Autoridades civiles y militares; Delegado Episcopal de Hermandades y Cofradías, Presidente y
miembros de la Junta de Hermandades y Cofradías, Hermano Mayor y Junta de Gobierno de la
Pontificia y Real Archicofradía del Stmo. Cristo de la Expiración, María Stma. del Valle Coronada,
San Juan Evangelista y San Pedro González Telmo. Queridos todos en el Señor.

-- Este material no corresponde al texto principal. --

Source: an optimization exercise on an open RTL-to-GDS flow (aim: small area, a short achievable clock period and few clock cycles per item). Production flows keep margins and buffers that such runs may drop.
Function was checked by simulation only, so behaviour that the tests miss may differ from the original.

[config.mk]
export PLATFORM = sky130hd
export DESIGN_NAME = glemi_alu
export DESIGN_NICKNAME = glemi_alu
export VERILOG_FILES = /design/flow/design.v
export SDC_FILE = /design/flow/constraint.sdc
export NUM_CORES = 4
export LEC_CHECK = 0
export CAP_MARGIN = 20
export CORE_MARGIN = 2
export CORE_UTILIZATION = 40
export SLEW_MARGIN = 20
[constraint.sdc]
create_clock -name core_clock -period 11.0 [get_ports {clk}]
set_input_delay 2.2000 -clock core_clock [delete_from_list [all_inputs] [get_ports {clk}]]
set_output_delay 2.2000 -clock core_clock [all_outputs]
set_load 0.01 [all_outputs]
[design.v]
module glemi_alu (
    input  wire        clk,
    input  wire        rst,
    input  wire        in_valid,
    output wire        in_ready,
    input  wire [5:0]  in_fn,
    input  wire [31:0] in_a,
    input  wire [31:0] in_b,
    input  wire [3:0]  in_flags,
    output reg         out_valid,
    output reg  [31:0] out_rd,
    output reg  [31:0] out_rr,
    output reg         out_wr_rd,
    output reg         out_wr_rr,
    output reg  [3:0]  out_flags,
    output reg         out_dz,
    output reg         out_illegal
);
    localparam FN_ADD   = 6'h00, FN_ADC   = 6'h01, FN_SUB   = 6'h02, FN_SBC  = 6'h03;
    localparam FN_CMP   = 6'h04, FN_NEG   = 6'h05, FN_AND   = 6'h06, FN_OR   = 6'h07;
    localparam FN_XOR   = 6'h08, FN_ANDN  = 6'h09, FN_NOT   = 6'h0A, FN_TST  = 6'h0B;
    localparam FN_MOV   = 6'h0C;
    localparam FN_LSL   = 6'h10, FN_LSR   = 6'h11, FN_ASR   = 6'h12, FN_ROR  = 6'h13;
    localparam FN_MUL   = 6'h18, FN_MULHS = 6'h19, FN_MULHU = 6'h1A;
    localparam FN_DIVS  = 6'h1C, FN_DIVU  = 6'h1D;
    localparam FN_SEXTB = 6'h20, FN_SEXTH = 6'h21, FN_ZEXTB = 6'h22, FN_ZEXTH = 6'h23;
    localparam FN_CLZ   = 6'h24;
    localparam ST_IDLE = 2'd0, ST_MUL = 2'd1, ST_DIV = 2'd2, ST_DFIN = 2'd3;
    reg [1:0] state;
    assign in_ready = (state == ST_IDLE);
    wire take = in_valid && in_ready;
    wire fl_n = in_flags[3];
    wire fl_z = in_flags[2];
    wire fl_c = in_flags[1];
    wire fl_v = in_flags[0];
    reg  [31:0] add_x, add_y;
    reg         add_cin;
    always @(*) begin
        add_x   = in_a;
        add_y   = in_b;
        add_cin = 1'b0;
        case (in_fn)
            FN_ADC:         begin add_y = in_b;  add_cin = fl_c; end
            FN_SUB, FN_CMP: begin add_y = ~in_b; add_cin = 1'b1; end
            FN_SBC:         begin add_y = ~in_b; add_cin = fl_c; end
            FN_NEG:         begin add_x = 32'd0; add_y = ~in_a; add_cin = 1'b1; end
            default:        begin add_y = in_b;  add_cin = 1'b0; end
        endcase
    end
    wire [32:0] add_sum = {1'b0, add_x} + {1'b0, add_y} + {32'd0, add_cin};
    wire [31:0] add_res = add_sum[31:0];
    wire        add_c   = add_sum[32];
    wire        add_v   = (add_x[31] == add_y[31]) && (add_res[31] != add_x[31]);
    wire        k_zero  = (in_b == 32'd0);
    wire        k_big   = (in_b > 32'd32);                  
    wire [5:0]  k_sat   = (in_b >= 32'd32) ? 6'd32 : in_b[5:0];
    wire [63:0] lsl_w   = {32'd0, in_a} << k_sat;
    wire [63:0] lsr_w   = {in_a, 32'd0} >> k_sat;
    wire [63:0] asr_w   = $signed({in_a, 32'd0}) >>> k_sat;
    wire [4:0]  rot     = in_b[4:0];
    wire [31:0] ror_res = (in_a >> rot) | (in_a << (6'd32 - {1'b0, rot}));
    reg [5:0] clz_res;
    integer i;
    always @(*) begin
        clz_res = 6'd32;
        for (i = 0; i < 32; i = i + 1)
            if (in_a[i])
                clz_res = 6'd31 - i[5:0];
    end
    reg [31:0] s_res;
    reg [3:0]  s_flags;
    reg        s_wr;
    reg        s_ill;
    reg        s_nz;        
    always @(*) begin
        s_res   = 32'd0;
        s_flags = in_flags;
        s_wr    = 1'b1;
        s_ill   = 1'b0;
        s_nz    = 1'b0;
        case (in_fn)
            FN_ADD, FN_ADC, FN_SUB, FN_SBC, FN_NEG: begin
                s_res = add_res; s_nz = 1'b1;
                s_flags[1] = add_c; s_flags[0] = add_v;
            end
            FN_CMP: begin
                s_res = add_res; s_nz = 1'b1; s_wr = 1'b0;
                s_flags[1] = add_c; s_flags[0] = add_v;
            end
            FN_AND:  begin s_res = in_a & in_b;  s_nz = 1'b1; end
            FN_OR:   begin s_res = in_a | in_b;  s_nz = 1'b1; end
            FN_XOR:  begin s_res = in_a ^ in_b;  s_nz = 1'b1; end
            FN_ANDN: begin s_res = in_a & ~in_b; s_nz = 1'b1; end
            FN_NOT:  begin s_res = ~in_a;        s_nz = 1'b1; end
            FN_TST:  begin s_res = in_a & in_b;  s_nz = 1'b1; s_wr = 1'b0; end
            FN_MOV:  begin s_res = in_a; end
            FN_LSL: begin
                s_nz = 1'b1;
                if (k_zero)     s_res = in_a;
                else if (k_big) begin s_res = 32'd0; s_flags[1] = 1'b0; end
                else            begin s_res = lsl_w[31:0]; s_flags[1] = lsl_w[32]; end
            end
            FN_LSR: begin
                s_nz = 1'b1;
                if (k_zero)     s_res = in_a;
                else if (k_big) begin s_res = 32'd0; s_flags[1] = 1'b0; end
                else            begin s_res = lsr_w[63:32]; s_flags[1] = lsr_w[31]; end
            end
            FN_ASR: begin
                s_nz = 1'b1;
                if (k_zero)     s_res = in_a;
                else            begin s_res = asr_w[63:32]; s_flags[1] = asr_w[31]; end
            end
            FN_ROR: begin
                s_nz = 1'b1;
                if (k_zero)     s_res = in_a;
                else            begin s_res = ror_res; s_flags[1] = ror_res[31]; end
            end
            FN_SEXTB: s_res = {{24{in_a[7]}}, in_a[7:0]};
            FN_SEXTH: s_res = {{16{in_a[15]}}, in_a[15:0]};
            FN_ZEXTB: s_res = {24'd0, in_a[7:0]};
            FN_ZEXTH: s_res = {16'd0, in_a[15:0]};
            FN_CLZ:   s_res = {26'd0, clz_res};
            default: begin
                s_wr = 1'b0; s_ill = 1'b1;
            end
        endcase
        if (s_nz) begin
            s_flags[3] = s_res[31];
            s_flags[2] = (s_res == 32'd0);
        end
    end
    wire is_mul = (in_fn == FN_MUL) || (in_fn == FN_MULHS) || (in_fn == FN_MULHU);
    wire is_div = (in_fn == FN_DIVS) || (in_fn == FN_DIVU);
    reg [5:0]  op_fn;
    reg [31:0] op_a, op_b;
    reg [3:0]  op_flags;
    wire        mul_sgn = (op_fn != FN_MULHU);
    wire signed [32:0] mul_x = {mul_sgn & op_a[31], op_a};
    wire signed [32:0] mul_y = {mul_sgn & op_b[31], op_b};
    wire signed [65:0] mul_p = mul_x * mul_y;
    wire [31:0] mul_lo = mul_p[31:0];
    wire [31:0] mul_hi = mul_p[63:32];
    wire        mul_ovf = (mul_hi != {32{mul_lo[31]}});
    reg [31:0] dv_rem;
    reg [31:0] dv_quo;
    reg [31:0] dv_den;
    reg [5:0]  dv_cnt;
    reg        dv_qneg, dv_rneg, dv_ovf;
    wire [32:0] dv_shift = {dv_rem, dv_quo[31]};
    wire [33:0] dv_trial = {1'b0, dv_shift} - {2'b0, dv_den};
    wire        dv_ge    = !dv_trial[33];
    wire        in_signed = (in_fn == FN_DIVS);
    wire [31:0] in_a_mag  = (in_signed && in_a[31]) ? (32'd0 - in_a) : in_a;
    wire [31:0] in_b_mag  = (in_signed && in_b[31]) ? (32'd0 - in_b) : in_b;
    wire [31:0] dv_q_fin  = dv_qneg ? (32'd0 - dv_quo) : dv_quo;
    wire [31:0] dv_r_fin  = dv_rneg ? (32'd0 - dv_rem) : dv_rem;
    always @(posedge clk) begin
        if (rst) begin
            state     <= ST_IDLE;
            out_valid <= 1'b0;
        end else begin
            out_valid <= 1'b0;
            case (state)
                ST_IDLE: begin
                    if (take) begin
                        op_fn    <= in_fn;
                        op_a     <= in_a;
                        op_b     <= in_b;
                        op_flags <= in_flags;
                        if (is_mul) begin
                            state <= ST_MUL;
                        end else if (is_div && in_b == 32'd0) begin
                            out_valid   <= 1'b1;
                            out_rr      <= in_a;
                            if (in_fn == FN_DIVU)
                                out_rd  <= 32'hFFFF_FFFF;
                            else
                                out_rd  <= in_a[31] ? 32'h8000_0000 : 32'h7FFF_FFFF;
                            out_wr_rd   <= 1'b1;
                            out_wr_rr   <= 1'b1;
                            out_flags   <= {(in_fn == FN_DIVU) ? 1'b1 : in_a[31], 1'b0, fl_c, 1'b0};
                            out_dz      <= 1'b1;
                            out_illegal <= 1'b0;
                        end else if (is_div) begin
                            dv_rem  <= 32'd0;
                            dv_quo  <= in_a_mag;
                            dv_den  <= in_b_mag;
                            dv_cnt  <= 6'd0;
                            dv_qneg <= in_signed && (in_a[31] ^ in_b[31]);
                            dv_rneg <= in_signed && in_a[31];
                            dv_ovf  <= in_signed && (in_a == 32'h8000_0000) && (in_b == 32'hFFFF_FFFF);
                            state   <= ST_DIV;
                        end else begin
                            out_valid   <= 1'b1;
                            out_rd      <= s_res;
                            out_rr      <= 32'd0;
                            out_wr_rd   <= s_wr;
                            out_wr_rr   <= 1'b0;
                            out_flags   <= s_flags;
                            out_dz      <= 1'b0;
                            out_illegal <= s_ill;
                        end
                    end
                end
                ST_MUL: begin
                    out_valid   <= 1'b1;
                    out_rd      <= (op_fn == FN_MUL) ? mul_lo : mul_hi;
                    out_rr      <= 32'd0;
                    out_wr_rd   <= 1'b1;
                    out_wr_rr   <= 1'b0;
                    out_flags[3] <= (op_fn == FN_MUL) ? mul_lo[31] : mul_hi[31];
                    out_flags[2] <= (op_fn == FN_MUL) ? (mul_lo == 32'd0) : (mul_hi == 32'd0);
                    out_flags[1] <= op_flags[1];
                    out_flags[0] <= (op_fn == FN_MUL) ? mul_ovf : op_flags[0];
                    out_dz      <= 1'b0;
                    out_illegal <= 1'b0;
                    state       <= ST_IDLE;
                end
                ST_DIV: begin
                    if (dv_ge)
                        dv_rem <= dv_trial[31:0];
                    else
                        dv_rem <= dv_shift[31:0];
                    dv_quo <= {dv_quo[30:0], dv_ge};
                    dv_cnt <= dv_cnt + 6'd1;
                    if (dv_cnt == 6'd31)
                        state <= ST_DFIN;
                end
                ST_DFIN: begin
                    out_valid   <= 1'b1;
                    out_rd      <= dv_q_fin;
                    out_rr      <= dv_r_fin;
                    out_wr_rd   <= 1'b1;
                    out_wr_rr   <= 1'b1;
                    out_flags   <= {dv_q_fin[31], (dv_q_fin == 32'd0), op_flags[1], dv_ovf};
                    out_dz      <= 1'b0;
                    out_illegal <= 1'b0;
                    state       <= ST_IDLE;
                end
            endcase
        end
    end
endmodule
Context: an optimization exercise on an open-source flow, tuned for small area, a short achievable clock period and few clock cycles per item. The choices shown serve that exercise and are no tape-out recipe. Only simulation tests tie the RTL to the original design; equivalence was not proved.

## flow/design.v (module list and top-level ports; edited modules follow where they fit)
// module le_csadd: 14 lines
// module le_div: 100 lines
// module le_div4: 100 lines
// module le_divsqrt: 103 lines
// module le_sqrt: 64 lines
// module le_mul_s31x24: 1306 lines
// module loop_engine: 609 lines
module loop_engine (
    input  wire               clk,
    input  wire               rst,
    input  wire               start,
    input  wire               restart,
    output wire               ready,
    output reg                done,
    input  wire signed [19:0] p_d,          
    input  wire signed [19:0] v_d,          
    input  wire signed [23:0] a_d,          
    input  wire signed [19:0] p_m,          
    input  wire signed [19:0] v_m,          
    input  wire        [1:0]  sigma,        
    input  wire signed [15:0] f_est,        
    input  wire signed [15:0] base,         
    input  wire               homed,
    input  wire        [15:0] force_cap,    
    input  wire               open_dir,
    input  wire        [23:0] scale,        
    input  wire        [23:0] vmax_hard,    
    input  wire signed [19:0] pos_min,      
    input  wire signed [19:0] pos_max,      
    input  wire        [15:0] mass,         
    input  wire        [23:0] kf,           
    input  wire        [15:0] ke_close,     
    input  wire        [15:0] ke_open,      
    input  wire        [23:0] nose_len,     
    input  wire        [19:0] nose_vmax,    
    input  wire        [23:0] nose_decel,   
    input  wire        [15:0] force_close,  
    input  wire        [15:0] force_open,   
    input  wire        [15:0] sel_hyst,     
    input  wire        [7:0]  sel_frames,   
    input  wire        [15:0] track_margin, 
    input  wire        [15:0] i_max,        
    input  wire        [15:0] id_ref,       
    input  wire        [23:0] pos_kp,       
    input  wire        [23:0] vel_kp,
    input  wire        [23:0] vel_ki,
    input  wire        [23:0] acc_ff,
    input  wire        [23:0] force_ki,
    output reg  signed [17:0] iq,           
    output reg         [23:0] v_ke,         
    output reg         [23:0] v_nose,       
    output wire        [2:0]  selected,     
    output wire        [2:0]  reported,     
    output wire               i_limited     
);
  // ...
==> flow/run.sh <==
#!/bin/bash
# synth_recipe.tcl (not shown) runs the flow's synth.tcl, then flattens the netlist and writes it again
# the make line also repeats each setting of config.mk as NAME=value (left out here)
make -C /OpenROAD-flow-scripts/flow DESIGN_CONFIG=/design/flow/config.mk WORK_HOME=/design/flow/orfs CLKGATE_MAP_FILE= SYNTH_SCRIPT=/design/flow/synth_recipe.tcl finish
==> flow/config.mk <==
export PLATFORM = sky130hd
export DESIGN_NAME = loop_engine
export DESIGN_NICKNAME = loop_engine
export VERILOG_FILES = /design/flow/design.v
export SDC_FILE = /design/flow/constraint.sdc
export NUM_CORES = 8
export LEC_CHECK = 0
export CAP_MARGIN = 20
export CORE_MARGIN = 2
export CORE_UTILIZATION = 40
export PLACE_DENSITY = 0.6
export SLEW_MARGIN = 20
==> flow/constraint.sdc <==
create_clock -name core_clock -period 25.0 [get_ports {clk}]
set_input_delay 5.0000 -clock core_clock [delete_from_list [all_inputs] [get_ports {clk}]]
set_output_delay 5.0000 -clock core_clock [all_outputs]
set_load 0.01 [all_outputs]
==> summary.txt, run 1 <==
non-filler instance count after layout = 26900
crit path to = PR[53]$_DFFE_PP_
Hold Crit Depth = 2
die width = 664 µm
status = finished clean
syn_nets = 23200
hold_sp = I3[6]$_SDFFE_PN0P_
hold_ws = 451 ps
CP top delay family = adder cells
max cap viols = 0
FFs & Latches = 1758
r2r setup slk = 15450 ps
Placed Cells incl. Taps = 26300
M3 GR Usage = 0.148
relative slew slack = 0.103
final worst-path cycle share = 0.382
Buffers, non-clock = 1257
Final #Nets = 23300
Initial Util = 0.401
adder-cell share of the synthesized area = 0.163
mux contribution to synthesized area = 0.0283
Initial DRT Pass Iterations = 14
Slowest-stage cell, CP = and2_2
Post-synth EDFFs = 1571
Mapped Area = 174000 µm²
Area-dominant class = multi-input gates
Top FF cell, synth = edfxtp_1
Post-Synth Simple-Gate Area = 0.149
Worst Path Max Fanout = 60
Worst Hold End = I3[6]$_SDFFE_PN0P_
via count = 177000
Testbench counts, summed over its fixed seeds: cycles 64,871, frames 1,920.
==> module le_div, before the edit <==
module le_div #(
    parameter RW   = 24,   
    parameter NW   = 51,   
    parameter K    = 2,
    parameter SK   = 8,
    parameter CW   = 6,
    parameter DREG = 0
,
    parameter SL   = 3,
    parameter EXT  = 0     
) (
    input  wire          clk,
    input  wire          rst,
    input  wire          ld,
    input  wire [RW:0]   ld_r0,
    input  wire [NW-1:0] ld_nq,
    input  wire [RW-1:0] ld_d,
    input  wire [CW-1:0] ld_cnt,
    input  wire          ld_ext,
    output wire          busy,
    output wire          busy_nx,          
    output reg           ovf,
    output wire [NW-1:0] q
);
    reg  [RW-1:0] r;
    reg  [RW-1:0] d_r;
    reg           busy_r, ext_p;
    assign busy = busy_r || (ovf && ext_p);
    reg  [NW-1:0] nq;
    reg  [CW-1:0] cnt;
    wire [RW-1:0] d = DREG ? d_r : ld_d;
    assign q = nq;
    reg [RW-1:0] rr [0:K];
    reg [NW-1:0] qq [0:K];
    reg [RW:0]   t;
    integer i;
    always @* begin
        rr[0] = r;
        qq[0] = nq;
        for (i = 0; i < K; i = i + 1) begin
            t = {rr[i], qq[i][NW-1]} - {1'b0, d};
            if (!t[RW]) rr[i+1] = t[RW-1:0];
            else        rr[i+1] = {rr[i][RW-2:0], qq[i][NW-1]};
            qq[i+1] = {qq[i][NW-2:0], !t[RW]};
        end
    end
    localparam S1 = 2 * SK, S2 = SK, S3 = SK / 2;
    wire [RW+S1-1:0] rs1 = {r, nq[NW-1 -: S1]};
    wire [RW+S2-1:0] rs2 = {r, nq[NW-1 -: S2]};
    wire [RW+S3-1:0] rs3 = {r, nq[NW-1 -: S3]};
    wire sk1 = (SL == 2 || SL == 3) && (cnt >= S1) && (rs1 < {{S1{1'b0}}, d});
    wire sk2 = (cnt >= S2) && (rs2 < {{S2{1'b0}}, d});
    wire sk3 = (SL >= 3) && (S3 % K == 0) && (S3 > K) && (cnt >= S3) && (rs3 < {{S3{1'b0}}, d});
    wire fin = (sk1 && cnt == S1) || (!sk1 && sk2 && cnt == S2) || (!sk1 && !sk2 && sk3 && cnt == S3) ||
               (!sk1 && !sk2 && !sk3 && cnt == K);
    assign busy_nx = (ovf && ext_p) ? ((r >> EXT) < d) : (busy_r && !fin);
    always @(posedge clk) begin
        if (rst) begin
            busy_r <= 1'b0;
            ext_p  <= 1'b0;
        end else if (ld) begin
            ovf    <= (ld_r0 >= {1'b0, ld_d});
            busy_r <= (ld_r0 < {1'b0, ld_d}) && (ld_cnt != 0);
            ext_p  <= ld_ext;
            r      <= ld_r0[RW-1:0];
            nq     <= ld_nq;
            d_r    <= ld_d;
            cnt    <= ld_cnt;
        end else if (ovf && ext_p) begin
            ext_p  <= 1'b0;
            r      <= r >> EXT;
            nq     <= {r[EXT-1:0], nq[NW-1:EXT]};
            cnt    <= cnt + EXT;
            ovf    <= ((r >> EXT) >= d);
            busy_r <= ((r >> EXT) < d);
        end else if (busy_r) begin
            if (sk1) begin
                r   <= rs1[RW-1:0];
                nq  <= {nq[NW-S1-1:0], {S1{1'b0}}};
                cnt <= cnt - S1;
                if (cnt == S1) busy_r <= 1'b0;
            end else if (sk2) begin
                r   <= rs2[RW-1:0];
                nq  <= {nq[NW-S2-1:0], {S2{1'b0}}};
                cnt <= cnt - S2;
                if (cnt == S2) busy_r <= 1'b0;
            end else if (sk3) begin
                r   <= rs3[RW-1:0];
                nq  <= {nq[NW-S3-1:0], {S3{1'b0}}};
                cnt <= cnt - S3;
                if (cnt == S3) busy_r <= 1'b0;
            end else begin
                r   <= rr[K];
                nq  <= qq[K];
                cnt <= cnt - K;
                if (cnt == K) busy_r <= 1'b0;
            end
        end
    end
endmodule
==> module le_div4, before the edit <==
module le_div4 #(
    parameter RW = 48,
    parameter NW = 56,
    parameter SK = 8,
    parameter CW = 6
,
    parameter SL   = 3,
    parameter EXT  = 0
) (
    input  wire          clk,
    input  wire          rst,
    input  wire          ld,
    input  wire [RW:0]   ld_r0,
    input  wire [NW-1:0] ld_nq,
    input  wire [RW-1:0] ld_d,
    input  wire [CW-1:0] ld_cnt,
    input  wire          ld_ext,
    output wire          busy,
    output wire          busy_nx,
    output reg           ovf,
    output wire [NW-1:0] q
);
    reg  [RW-1:0] r;
    reg  [RW-1:0] d;
    reg           busy_r, ext_p;
    assign busy = busy_r || (ovf && ext_p);
    reg  [NW-1:0] nq;
    reg  [CW-1:0] cnt;
    assign q = nq;
    wire [RW+1:0] r4 = {r, nq[NW-1:NW-2]};
    wire [RW+2:0] t1 = {1'b0, r4} - {3'b000, d};
    wire [RW+2:0] t2 = {1'b0, r4} - {2'b00, d, 1'b0};
    wire [RW+2:0] c3a = {1'b0, r4};
    wire [RW+2:0] c3b = ~{3'b000, d};
    wire [RW+2:0] c3c = ~{2'b00, d, 1'b0};
    wire [RW+2:0] c3s = c3a ^ c3b ^ c3c;
    wire [RW+2:0] c3k = {(c3a[RW+1:0] & c3b[RW+1:0]) | (c3a[RW+1:0] & c3c[RW+1:0]) | (c3b[RW+1:0] & c3c[RW+1:0]), 1'b1};
    wire [RW+2:0] t3 = c3s + c3k + {{(RW+2){1'b0}}, 1'b1};
    reg  [RW-1:0] rn;
    reg  [1:0]    qd;
    always @* begin
        if (!t3[RW+2])      begin rn = t3[RW-1:0]; qd = 2'd3; end
        else if (!t2[RW+2]) begin rn = t2[RW-1:0]; qd = 2'd2; end
        else if (!t1[RW+2]) begin rn = t1[RW-1:0]; qd = 2'd1; end
        else                begin rn = r4[RW-1:0]; qd = 2'd0; end
    end
    localparam S1 = 2 * SK, S2 = SK, S3 = SK / 2;
    wire [RW+S1-1:0] rs1 = {r, nq[NW-1 -: S1]};
    wire [RW+S2-1:0] rs2 = {r, nq[NW-1 -: S2]};
    wire [RW+S3-1:0] rs3 = {r, nq[NW-1 -: S3]};
    wire sk1 = (SL == 2 || SL == 3) && (cnt >= S1) && (rs1 < {{S1{1'b0}}, d});
    wire sk2 = (cnt >= S2) && (rs2 < {{S2{1'b0}}, d});
    wire sk3 = (SL >= 3) && (cnt >= S3) && (rs3 < {{S3{1'b0}}, d});
    wire fin = (sk1 && cnt == S1) || (!sk1 && sk2 && cnt == S2) || (!sk1 && !sk2 && sk3 && cnt == S3) ||
               (!sk1 && !sk2 && !sk3 && cnt == 2);
    assign busy_nx = (ovf && ext_p) ? ((r >> EXT) < d) : (busy_r && !fin);
    always @(posedge clk) begin
        if (rst) begin
            busy_r <= 1'b0;
            ext_p  <= 1'b0;
        end else if (ld) begin
            ovf    <= (ld_r0 >= {1'b0, ld_d});
            busy_r <= (ld_r0 < {1'b0, ld_d}) && (ld_cnt != 0);
            ext_p  <= ld_ext;
            r      <= ld_r0[RW-1:0];
            nq     <= ld_nq;
            d      <= ld_d;
            cnt    <= ld_cnt;
        end else if (ovf && ext_p) begin
            ext_p  <= 1'b0;
            r      <= r >> EXT;
            nq     <= {r[EXT-1:0], nq[NW-1:EXT]};
            cnt    <= cnt + EXT;
            ovf    <= ((r >> EXT) >= d);
            busy_r <= ((r >> EXT) < d);
        end else if (busy_r) begin
            if (sk1) begin
                r   <= rs1[RW-1:0];
                nq  <= {nq[NW-S1-1:0], {S1{1'b0}}};
                cnt <= cnt - S1;
                if (cnt == S1) busy_r <= 1'b0;
            end else if (sk2) begin
                r   <= rs2[RW-1:0];
                nq  <= {nq[NW-S2-1:0], {S2{1'b0}}};
                cnt <= cnt - S2;
                if (cnt == S2) busy_r <= 1'b0;
            end else if (sk3) begin
                r   <= rs3[RW-1:0];
                nq  <= {nq[NW-S3-1:0], {S3{1'b0}}};
                cnt <= cnt - S3;
                if (cnt == S3) busy_r <= 1'b0;
            end else begin
                r   <= rn;
                nq  <= {nq[NW-3:0], qd};
                cnt <= cnt - 2'd2;
                if (cnt == 2) busy_r <= 1'b0;
            end
        end
    end
endmodule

La celebración de los 425 años de presencia en Jerez de esta Cofradía es motivo suficiente
para dar gracias a Dios por sus dones, su amor, su misericordia y su providencia sobre cada uno de
los hermanos, que han vivido y viven su fe y su pertenencia a la Iglesia en esta Cofradía. 425 años
son también ocasión para agradecer a los miembros de la Hermandad de todos estos siglos, con sus
Hermanos Mayores a la cabeza, acompañados de sus respectivas Juntas, todo el esfuerzo realizado,
todas las ilusiones puestas y todos los proyectos soñados.
Juntos habéis mantenido una obra más de cuatro veces centenaria, que ha ayudado a muchos
fieles a encontrarse con Jesucristo. Durante más de cuatro siglos son muchos los corazones tendidos
ante este Rey divino. Son muchas las ofrendas y peticiones que se han realizado en la Ermita de San
Telmo y en las calles de Jerez. Podemos decir que a lo largo de todos estos años la vida y la muerte
de miles de hombres y mujeres han estado asociadas al misterio de Cristo. Y son muchos los que
han aprendido contemplándolo y celebrando sus cultos que no es importante el vivir o el morir, sino
el vivir en Cristo o el morir en Cristo; el tener los mismos sentimientos de Cristo. Ojalá podamos
decir con todo gozo: «No vivo yo, sino que es Cristo quien vive en mí» (Gal, 2, 20). Ese debería ser
el objetivo último y principal de todo cofrade del Cristo.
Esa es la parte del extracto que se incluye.